# Dataset excerpts:
<file path="config.mk">
export PLATFORM = sky130hd
export DESIGN_NAME = baud_ctrl
export DESIGN_NICKNAME = d
export VERILOG_FILES = /design/src/rtl/baud_ctrl.sv
export SDC_FILE = /design/constraint.sdc
export NUM_CORES = 1
export LEC_CHECK = 0
export BUFFER_PORTS_ARGS = -buffer_cell sky130_fd_sc_hd__buf_2
export CAP_MARGIN = 20
export CORE_MARGIN = 2
export CORE_UTILIZATION = 55
export CTS_BUF_LIST = sky130_fd_sc_hd__clkbuf_16
export DETAILED_ROUTE_END_ITERATION = 10
export PLACE_DENSITY = 0.75
export SYNTH_ARGS = -nofsm -noshare
export SYNTH_HDL_FRONTEND = slang
export SYNTH_SLANG_ARGS = --single-unit
</file>
<file path="constraint.sdc">
create_clock -name clk -period 2.9 [get_ports clk]
set_input_delay 0.58 -clock clk [delete_from_list [all_inputs] [get_ports clk]]
set_output_delay 0.58 -clock clk [all_outputs]
set_load 0.02 [all_outputs]
</file>
<file path="src/rtl/baud_ctrl.sv">
// Oversampling baud tick generator with manual divisor and autobaud measurement of one low bit on rx.
// o_tick decodes registered state; a new divisor applies at the next counter wrap; no backpressure.
module baud_ctrl #(
    parameter int CLK_FREQ     = 50_000_000,
    parameter int DEFAULT_BAUD = 19200,
    parameter int OVERSAMPLING = 16,
    parameter int NB_DIV       = 16
) (
    input  logic              clk,
    input  logic              i_rst_n,
    input  logic              i_rx,
    input  logic              i_div_wr,
    input  logic [NB_DIV-1:0] i_div,
    input  logic              i_autobaud_start,
    output logic              o_tick,
    output logic [NB_DIV-1:0] o_div,
    output logic              o_busy,
    output logic              o_locked,
    output logic              o_err
);
    localparam int LOG_OS = $clog2(OVERSAMPLING);
    localparam int NB_L   = NB_DIV + LOG_OS;
    localparam logic [NB_DIV-1:0] DEF_DIV = NB_DIV'(CLK_FREQ / (DEFAULT_BAUD * OVERSAMPLING) - 1);
    localparam logic [NB_L-1:0]   L_MIN   = NB_L'(2 * OVERSAMPLING);
    localparam logic [NB_L-1:0]   L_MAX   = '1;

    typedef enum logic [2:0] {
        ST_IDLE,
        ST_WAIT_IDLE,
        ST_WAIT_FALL,
        ST_MEASURE,
        ST_UPDATE
    } state_t;

    state_t            state;
    state_t            state_nxt;
    logic [NB_DIV-1:0] cnt;
    logic [NB_DIV-1:0] div_q;
    logic [NB_DIV-1:0] pend_q;
    logic [NB_L-1:0]   l_cnt;
    logic              rx_m;
    logic              rx_s;
    logic              rx_d;
    logic              rx_fall;
    logic              rx_rise;
    logic              l_sat;
    logic              div_load;
    logic              ab_clear;
    logic              ab_fail;
    logic              ab_ok;

    // Counter never exceeds div_q in normal operation; >= keeps it safe if that ever changes.
    always_ff @(posedge clk or negedge i_rst_n) begin
        if (!i_rst_n) begin
            cnt   <= '0;
            div_q <= DEF_DIV;
        end else if (cnt >= div_q) begin
            cnt   <= '0;
            div_q <= pend_q;
        end else begin
            cnt <= cnt + NB_DIV'(1);
        end
    end

    assign o_tick   = (cnt == div_q);
    assign o_div    = div_q;
    assign div_load = i_div_wr && !o_busy;

    always_ff @(posedge clk or negedge i_rst_n) begin
        if (!i_rst_n) begin
            pend_q   <= DEF_DIV;
            o_locked <= 1'b0;
        end else begin
            if (div_load) begin
                pend_q <= (i_div == '0) ? NB_DIV'(1) : i_div;
            end else if (ab_ok) begin
                pend_q <= l_cnt[NB_L-1:LOG_OS] - NB_DIV'(1);
            end
            if (ab_clear || div_load) begin
                o_locked <= 1'b0;
            end else if (ab_ok) begin
                o_locked <= 1'b1;
            end
        end
    end

    // Line idles high, so the synchronizer and edge history reset to 1.
    always_ff @(posedge clk or negedge i_rst_n) begin
        if (!i_rst_n) begin
            rx_m <= 1'b1;
            rx_s <= 1'b1;
            rx_d <= 1'b1;
        end else begin
            rx_m <= i_rx;
            rx_s <= rx_m;
            rx_d <= rx_s;
        end
    end

    assign rx_fall = rx_d && !rx_s;
    assign rx_rise = !rx_d && rx_s;
    assign l_sat   = (l_cnt == L_MAX);

    always_ff @(posedge clk or negedge i_rst_n) begin
        if (!i_rst_n) begin
            state <= ST_IDLE;
        end else begin
            state <= state_nxt;
        end
    end

    always_comb begin
        state_nxt = state;
        case (state)
            ST_IDLE:      if (i_autobaud_start) state_nxt = ST_WAIT_IDLE;
            ST_WAIT_IDLE: if (rx_s) state_nxt = ST_WAIT_FALL;
            ST_WAIT_FALL: if (rx_fall) state_nxt = ST_MEASURE;
            ST_MEASURE: begin
                if (rx_rise) begin
                    state_nxt = ST_UPDATE;
                end else if (!rx_s && l_sat) begin
                    state_nxt = ST_IDLE;
                end
            end
            ST_UPDATE:    state_nxt = ST_IDLE;
            default:      state_nxt = ST_IDLE;
        endcase
    end

    always_comb begin
        o_busy   = (state != ST_IDLE);
        ab_clear = 1'b0;
        ab_fail  = 1'b0;
        ab_ok    = 1'b0;
        case (state)
            ST_IDLE:    ab_clear = i_autobaud_start;
            ST_MEASURE: ab_fail  = !rx_s && l_sat;
            ST_UPDATE: begin
                if (l_cnt < L_MIN) begin
                    ab_fail = 1'b1;
                end else begin
                    ab_ok = 1'b1;
                end
            end
            default: ;
        endcase
    end

    // The falling-edge cycle itself is the first low cycle of the bit.
    always_ff @(posedge clk or negedge i_rst_n) begin
        if (!i_rst_n) begin
            l_cnt <= '0;
            o_err <= 1'b0;
        end else begin
            if (state == ST_WAIT_FALL && rx_fall) begin
                l_cnt <= NB_L'(1);
            end else if (state == ST_MEASURE && !rx_s && !l_sat) begin
                l_cnt <= l_cnt + NB_L'(1);
            end
            if (ab_clear) begin
                o_err <= 1'b0;
            end else if (ab_fail) begin
                o_err <= 1'b1;
            end
        end
    end

endmodule

</file>
# Yosys cells after proc, flatten, opt, wreduce, memory -nomap -nowiden
# Index checks and enable logic that the tools add are counted.
totals:
  in_bits: 21
  register_bits: 76
  word_cells: 66
  output_inout_bits: 20
classes:
  n_mux: 21
  add_sub_neg: 3
  n_lt_le_gt_ge: 2
  reduce_logical: 20
  eq_ne: 10
op_table:
  columns: ["cell", "n"]
  rows:
  - ["2-to-1 mux 16 bit", 4]
  - ["2-to-1 mux 20 bit", 2]
  - ["adder 20 x 1 -> 20 bit (second input constant)", 1]
  - ["== test 20 bit (second input constant)", 1]
  - ["< comparator 20 x 6 -> 1 bit (second input constant)", 1]
  - ["adder 16 x 1 -> 16 bit (second input constant)", 1]
  - ["== test 16 bit", 1]
  - ["greater-or-equal comparator 16 bit", 1]
  - ["zero test 16 bit", 1]
  - ["subtractor 16 x 1 -> 16 bit (second input constant)", 1]
  - ["2-to-1 mux 3 bit", 5]
  - ["one-hot mux 3 bit (4 select lines)", 1]
  - ["2-to-1 mux 1 bit", 8]
  - ["nonzero test 2 bit", 4]
  - ["logical AND 1 bit", 7]
  - ["== test 3 x 2 -> 1 bit (second input constant)", 2]
  - ["inequality test 2 bit (second input constant)", 3]
  - ["zero test 1 bit", 4]
  - ["AND reduction 4 bit", 1]
  - ["== test 3 x 1 -> 1 bit (second input constant)", 1]
  - ["== test 3 bit (second input constant)", 1]
  - ["zero test 3 bit", 1]
  - ["inequality test 3 bit (second input constant)", 1]
  - ["nonzero test 3 bit", 1]
  - ["other kinds (2)", 2]

# Longest topological paths before layout
# Gate-level depths: netlist of the first run.
logic_depth:
  depth_word: 5
  mapped_depth: 9
  depth_no_buf: 7

# Worst setup path before layout of the first run
# Ideal clock, no wire load.
synth_timing:
  path_type: "flip-flop to flip-flop"
  from: "register div_q[15] (netlist: o_div[15])"
  to: "register div_q[14] (netlist: o_div[14])"
  setup_slack_ns: 0.497
  n_path_buf: 1
  arrival_time_ns: 2.278
  required_ns: 2.775
  synth_period_minus_slack_ns: 2.403
  stages_incl_launch_ff: 9
  setup_time_ns: 0.125
  cell_sequence: "dfrtp_1 -> inv_1 -> ha_1 -> nand4_1 -> or2_2 -> a211o_1 -> o211ai_1 -> buf_2 -> mux2_2"
synth_between:
  elab_chain_len: 1
synth_lines:
  columns: ["item", "line_no", "source"]
  rows:
  - ["start, declared", "38", "logic [NB_DIV-1:0] div_q;"]
  - ["start signal, assigned", "59", "div_q <= pend_q;"]
  - ["greater-or-equal comparator 16 bit", "57", "end else if (cnt >= div_q) begin"]
# No other way between the ends.
# A chain may end at the register's enable or synchronous reset.

# Worst setup path after layout of the first run
layout_timing:
  from: "register div_q[15] (netlist: o_div[15])"
  to: "output o_tick"
layout_between:
  elab_chain_len: 1
layout_lines:
  columns: ["item", "line_no", "source"]
  rows:
  - ["== test 16 bit", "65", "assign o_tick = (cnt == div_q);"]
  - ["end, declared", "15", "output logic o_tick,"]
# No other way between the ends.

==> results of run 1 <==
==> power groups by stage <==
stage | registers, mW | logic [mW] | clock network [mW]
2_1_floorplan | 1.34 | 0.387 | 0
3_3_place_gp | 1.38 | 0.484 | 0
3_5_place_dp | 1.38 | 0.498 | 0
4_1_cts | 1.37 | 0.500 | 1.17
5_1_grt | 1.38 | 0.569 | 1.21
6_report | 1.37 | 0.498 | 1.16
==> stage by stage <==
| stage | std cells | power (mW) | hold WS, ns | utilization (%) | setup slack [ns] |
|---|---|---|---|---|---|
| final | 586 | 3.02 | 0.347 | 63.7 | 0.288 |
| after floorplan | 442 | 1.73 | 0.284 | - | 0.497 |
| after global placement | 570 | 1.86 | 0.350 | 59.6 | 0.575 |
| after detailed placement | 570 | 1.88 | 0.348 | 59.6 | 0.476 |
| after CTS | 586 | 3.04 | 0.340 | 63.7 | 0.291 |
| after global routing | 586 | 3.17 | 0.340 | 63.7 | 0.116 |
==> synth_stat cells (4+ instances only) <==
master     n
nand2_1   42
xnor2_1   19
nand3_1   22
nor2_1    36
inv_1     29
xor2_1    13
a21oi_1   18
ha_1      20
dfrtp_1   67
o31ai_1    4
or4_1      5
mux2i_1    8
o21ai_0   15
dfstp_2    9
mux2_2    15
and3_1     4
buf_2      5
nor4_1     7
o211ai_1   7
buf_6      5
nor3_1    12
clkbuf_1   6
nand4_1   13
nand2b_1   4
==> critical path: cells and delay by family (launching register included) <==
family | cells | cell delay [ns]
flops | 1 | 0.36
fa+ha+maj | 1 | 0.31
simple gates | 3 | 0.78
buf+inv | 2 | 0.25
==> path summary, 6_finish.rpt <==
check | to | slack, ns | start
hold / removal | rx_m | 0.35 | i_rx
min in group asynchronous | o_div[3] | 0.40 | i_rst_n
max in group asynchronous | l_cnt[18] | 1.89 | i_rst_n
hold reg to reg | rx_s | 0.36 | rx_m
setup reg to reg | o_div[12] | 0.45 | o_div[7]
setup / recovery | o_tick | 0.29 | o_div[15]
==> cell type report <==
cell class | count | area [um^2]
Inverter | 29 | 109
Multi-Input combinational cell | 317 | 2160
Clock buffer | 9 | 225
Clock inverter | 7 | 82.6
Tap cell | 102 | 128
Timing Repair Buffer | 46 | 248
Fill cell | 638 | 2780
Sequential cell | 76 | 1910
==> sequential cells by signal, indices dropped and copies added (netlist names) <==
| register | cells |
|---|---|
| rx_m | 1 |
| o_locked | 1 |
| l_cnt | 20 |
| rx_d | 1 |
| pend_q | 16 |
| cnt | 16 |
| o_div | 16 |
| rx_s | 1 |
| state | 3 |
| o_err | 1 |
==> cell families after synthesis <==
group	synth area share (%)
mux	5.77
simple gates	20.4
xor+xnor	6.49
buf+inv	5.54
compound gates	11.6
fa+ha+maj	5.80
flops	44.3
==> per-layer routing <==
layer / vias up / routed length, um / global-route usage (%)
li1: 1650 / - / -
met1: 1720 / 4450 / 33.0
met2: 81 / 4650 / 40.3
met3: 12 / 474 / 5.45
met4: 0 / 112 / 5.47
met5: - / 0 / 0
==> flow_summary.toml, run 1 <==
[run_status]
status = "completed"

[finish]
drive_gt1_share_pct = 19.8
stdcell_area_um2 = 4870
area_delta_synth_final_pct = 12.8
mostFrequentLayoutCells = "dfrtp_1 (67), nand2_1 (42), buf_2 (39)"
nets = 520
diodes = 0
layout_commonest_cell = "dfrtp_1"

[clock_network]
htreeDepth = 3
cts_resized = 0
cts_tree = "built"
ctsHoldBuffers = 0
cts_setup_buffers = 0
cts_buffers = 9
clock_latency_ns = 0.33
cts.clk_slew.worst_paths_ns = 0.06
clock_path_buffers = 2
root_buffer = "clkbuf_16"
clock_sinks = 76

[power]
switchingPower_mw = 0.828
vdd_drop_max_uv = 446
p_int_mw = 2.19
power.leakage_nw = 2.24
p_seq_share_pct = 45.3
p_per_area_nw_per_um2 = 621
switching_share_pct = 27.4
pwr-share-clk_pct = 38.2
combPwrFrac_pct = 16.5

[synth]
yosys_warnings = 0
ys.flop_type = "dfrtp_1"
ys_ff_latch = 76
synth_top_area_share_pct = 38.9
syn_avg_cell_area_um2 = 9.76
syn_inst = 442
ys_types = 61
synth_top_area_cell = "dfrtp_1"
synth_area_um2 = 4320
synthTopCellsByArea = "dfrtp_1 (39%), ha_1 (5.8%), dfstp_2 (5.5%)"
synth_fp_nets = 483
ys_seq_area_share_pct = 44.3
synth_edf_count = 0
synthArstFlopShare_pct = 100

[route]
firstDrtPassIters = 5
num_vias = 3463
detail_route.drc_violations = 0
drt_iter0_markers = 184
antenna_left = 0
avgViaCountPerCell = 5.91
wire_per_inst_um = 16.5
wirelength_um = 9690

[sta]
min_period_ns = 2.61
final-hold-violation-count = 0
finalCritPeriodShare_pct = 90.1
fin_tns_setup_ns = 0
slew_headroom_pct = 37.0
worst_pin_slew_ns = 0.945
rsz0062_at_grt = "false"
fmax_mhz = 383
skew_ns = 0.00491
setup_viol = 0
drv_slew = 0

[placement]
gp_congestion = 0.876
portBuffers = 40
hpwl_um = 7030
postPlaceCellArea_um2 = 4560

[die]
core_area_um2 = 7650
io_pins = 41
rows = 32
die_x_um = 92.6
die_y_um = 92.6
initial_core_util_pct = 56.4
die-area_um2 = 8570

[setup_path]
critPathLaunchType = "register"
endpoint_kind = "primary output"
crit_chain = "inv_1 > ha_1 > nand4_1 > or2_2 > nor3_1 > buf_2"
cpMaxStageDelayCell = "dfrtp_1"
cp_max_fo = 3
reg2reg_depth = 8
worstPathArrival_ns = 2.03
required_ns = 2.32
slowest_delay_ns = 0.36
crit_type = "register to primary output"

[global_routing]
grt_pass1_vias = 3405
antenna_found_initial = 0
grt-ovfl-total = 0
grt_max_degree = 77
grt_pass1_wl_um = 16300
globalRouteTotalUtil_pct = 24.4

[min_path]
hold_depth = 1
hold_class = "primary input to register"

[run]
drv_cap = 0
(Power assumes the default switching activity.)
==> inputs of run 2 (changes only) <==
--- a/config.mk
+++ b/config.mk
@@ -7,11 +7,13 @@
 export LEC_CHECK = 0
 export BUFFER_PORTS_ARGS = -buffer_cell sky130_fd_sc_hd__buf_2
 export CAP_MARGIN = 20
+export CELL_PAD_IN_SITES_DETAIL_PLACEMENT = 1
+export CELL_PAD_IN_SITES_GLOBAL_PLACEMENT = 2
 export CORE_MARGIN = 2
-export CORE_UTILIZATION = 55
+export CORE_UTILIZATION = 38
 export CTS_BUF_LIST = sky130_fd_sc_hd__clkbuf_16
 export DETAILED_ROUTE_END_ITERATION = 10
-export PLACE_DENSITY = 0.75
+export PLACE_DENSITY_LB_ADDON = 0.1
 export SYNTH_ARGS = -nofsm -noshare
 export SYNTH_HDL_FRONTEND = slang
 export SYNTH_SLANG_ARGS = --single-unit
==> constraint.sdc (replaced) <==
create_clock -name clk -period 2.9 [get_ports clk]
set_input_delay 0.58 -clock clk [delete_from_list [all_inputs] [get_ports clk]]
set_output_delay 0.58 -clock clk [all_outputs]
set_load 0.05 [all_outputs]
==> run 2 against run 1 <==
  * Maximum frequency down 0.35%
  * Largest cell class unchanged
  * Highest routed layer unchanged
  * Global-route usage fell by 4.3 points
  * Largest power group unchanged
  * Flip-flop and latch count did not move
  * Design area is the same
  * Sequential share of layout area did not move
==> flow_summary.toml, run 2 (synthesis results as in run 1) <==
[finish]
utilization_pct = 44.3
largest_reg_flops = 20
mostFrequentLayoutCells = "dfrtp_1 (67), nand2_1 (42), buf_2 (39)"
final_cells = 624
diodes = 0
drive_gt1_share_pct = 20.0
nets = 520
fillCellCount = 1270
area_delta_synth_final_pct = 12.8
top_register = "l_cnt"
layout_commonest_cell = "dfrtp_1"

[sta]
finalCritPeriodShare_pct = 90.4
skew_ns = 0.00775
setup_viol = 0
slew_headroom_pct = 33.9
min_period_ns = 2.62
final-hold-violation-count = 0
fmax_mhz = 381
drv_slew = 0
worst_pin_slew_ns = 0.992
rsz0062_at_grt = "false"
fin_tns_setup_ns = 0

[placement]
dp_cells = 608
gp_congestion = 0.825
portBuffers = 40
hpwl_um = 8770

[setup_path]
crit_chain = "inv_1 > ha_1 > nand4_1 > or2_2 > nor3_2 > buf_2"
crit_type = "register to primary output"
endpoint_kind = "primary output"
required_ns = 2.32
cp_max_fo = 3
cpMaxStageDelayCell = "dfrtp_1"
critPathLaunchType = "register"
worstPathArrival_ns = 2.04
slowest_delay_ns = 0.37

[power]
p_int_mw = 2.02
totalPowerFinal_mw = 2.93
combPwrFrac_pct = 18.8
power.leakage_nw = 2.23
vdd_drop_max_uv = 268
p_per_area_nw_per_um2 = 603
p_seq_share_pct = 47.3
switchingPower_mw = 0.919
switching_share_pct = 31.3
pwr-share-clk_pct = 33.9

[route]
firstDrtPassIters = 4
drt_iter0_markers = 112
antenna_left = 0
num_vias = 3461
avgViaCountPerCell = 5.55
wirelength_um = 11600
detail_route.drc_violations = 0
wire_per_inst_um = 18.6

[die]
initial_core_util_pct = 39.3
die_x_um = 111
die_y_um = 111
core_area_um2 = 11000
die-area_um2 = 12200
rows = 38
io_pins = 41

[global_routing]
grt_pass1_vias = 3646
globalRouteTotalUtil_pct = 20.1
antenna_found_initial = 0
grt_pass1_wl_um = 19500
top_usage_layer = "met2"
grt-ovfl-total = 0
grt.met2_usage_pct = 34.1
grtUsageMet3_pct = 3.24
use_met1_pct = 25.4
grt_max_degree = 77

[clock_network]
ctsHoldBuffers = 0
cts_resized = 0
clock_sinks = 76
clock_latency_ns = 0.34
root_buffer = "clkbuf_16"
cts.clk_slew.worst_paths_ns = 0.06
cts_setup_buffers = 0
htreeDepth = 3
cts_buffers = 9
clock_path_buffers = 2
cts_tree = "built"

[min_path]
hold_class = "primary input to register"

[run]
drv_cap = 0

[run_status]
status = "completed"
## run 2: cell count changes in the layout (fill, tap and decap cells not counted), sizes merged
cell | before | now
inv | 30 | 33
clkinvlp | 1 | 0
bufinv | 2 | 0
## run 2: cell type report
class	instances	area, um^2	share of cell area (%)
multi-input cells	317	2170	44.5
flip-flops and latches	76	1910	39.3
repair buffers	46	248	5.09
clock buffers	9	225	4.63
well taps	140	175	3.60
inverters	29	109	2.24
clock inverters	7	30.0	0.617
## run 2: metal layers
metal | part of all wire (%) | vias up | wire [um]
met5 | 0 | - | 0
met4 | 3.0 | 0 | 349
met3 | 1.9 | 20 | 218
met2 | 50 | 37 | 5830
met1 | 45 | 1739 | 5210
li1 | - | 1665 | -
## run 2: critical path, delay by kind of cell (launching register included)
kind / cells / cell delay (ns)
adders and majority gates: 1 / 0.31
buffers and inverters: 2 / 0.33
DFF: 1 / 0.37
and+or+nand+nor: 3 / 0.69
## run 2: path summary, 6_finish.rpt
| check | cells after the start | slack (ns) | endpoint | start |
|---|---|---|---|---|
| min in group asynchronous | 1 | 0.40 | cnt[2] | i_rst_n |
| min reg2reg | 0 | 0.36 | rx_s | rx_m |
| max reg2reg | 8 | 0.36 | o_div[6] | o_div[14] |
| max in group asynchronous | 1 | 1.85 | o_locked | i_rst_n |
| max | 6 | 0.28 | o_tick | o_div[14] |
| min | 1 | 0.34 | rx_m | i_rx |
## run 2: metrics by stage
step,cell area [um^2],hold slack (ns),worst slack [ns]
2_1_floorplan,4320,0.284,0.177
5_1_grt,4870,0.328,0.109
4_1_cts,4870,0.329,0.259
3_3_place_gp,4610,0.346,0.462
6_report,4870,0.340,0.279
3_5_place_dp,4610,0.351,0.345
## run 2: power groups by stage
| stage | combinational [mW] | clock (mW) | sequential (mW) |
|---|---|---|---|
| CTS | 0.562 | 1.02 | 1.39 |
| detailed placement | 0.562 | 0 | 1.40 |
| finish | 0.551 | 0.995 | 1.39 |
| global placement | 0.542 | 0 | 1.40 |
| global route | 0.624 | 1.06 | 1.42 |
| floorplan | 0.405 | 0 | 1.35 |
==> inputs of run 3 (changes only) <==
--- a/config.mk
+++ b/config.mk
@@ -5,12 +5,14 @@
 export SDC_FILE = /design/constraint.sdc
 export NUM_CORES = 1
 export LEC_CHECK = 0
+export ABC_AREA = 1
+export ABC_CLOCK_PERIOD_IN_PS = 2900
 export BUFFER_PORTS_ARGS = -buffer_cell sky130_fd_sc_hd__buf_2
 export CAP_MARGIN = 20
 export CELL_PAD_IN_SITES_DETAIL_PLACEMENT = 1
 export CELL_PAD_IN_SITES_GLOBAL_PLACEMENT = 2
 export CORE_MARGIN = 2
-export CORE_UTILIZATION = 38
+export CORE_UTILIZATION = 34
 export CTS_BUF_LIST = sky130_fd_sc_hd__clkbuf_16
 export DETAILED_ROUTE_END_ITERATION = 10
 export PLACE_DENSITY_LB_ADDON = 0.1
==> run 3 against run 2 <==
  * Clock-buffer cell count stayed put
  * Die area is 23% higher
  * Synthesized area is 11% higher
  * Core utilization is 4.8 points lower
  * Power is 6.6% higher
  * Worst hold slack worse by 0.15 ns
  * Combinational power is 25% higher
  * Setup slack better by 0.10 ns
  * Via count is 26% higher
  * Critical path type unchanged
  * Critical endpoint unchanged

# Assignment:
Your reply should be one number: how many lines in this listing contain the string "only".

# Answer below:
3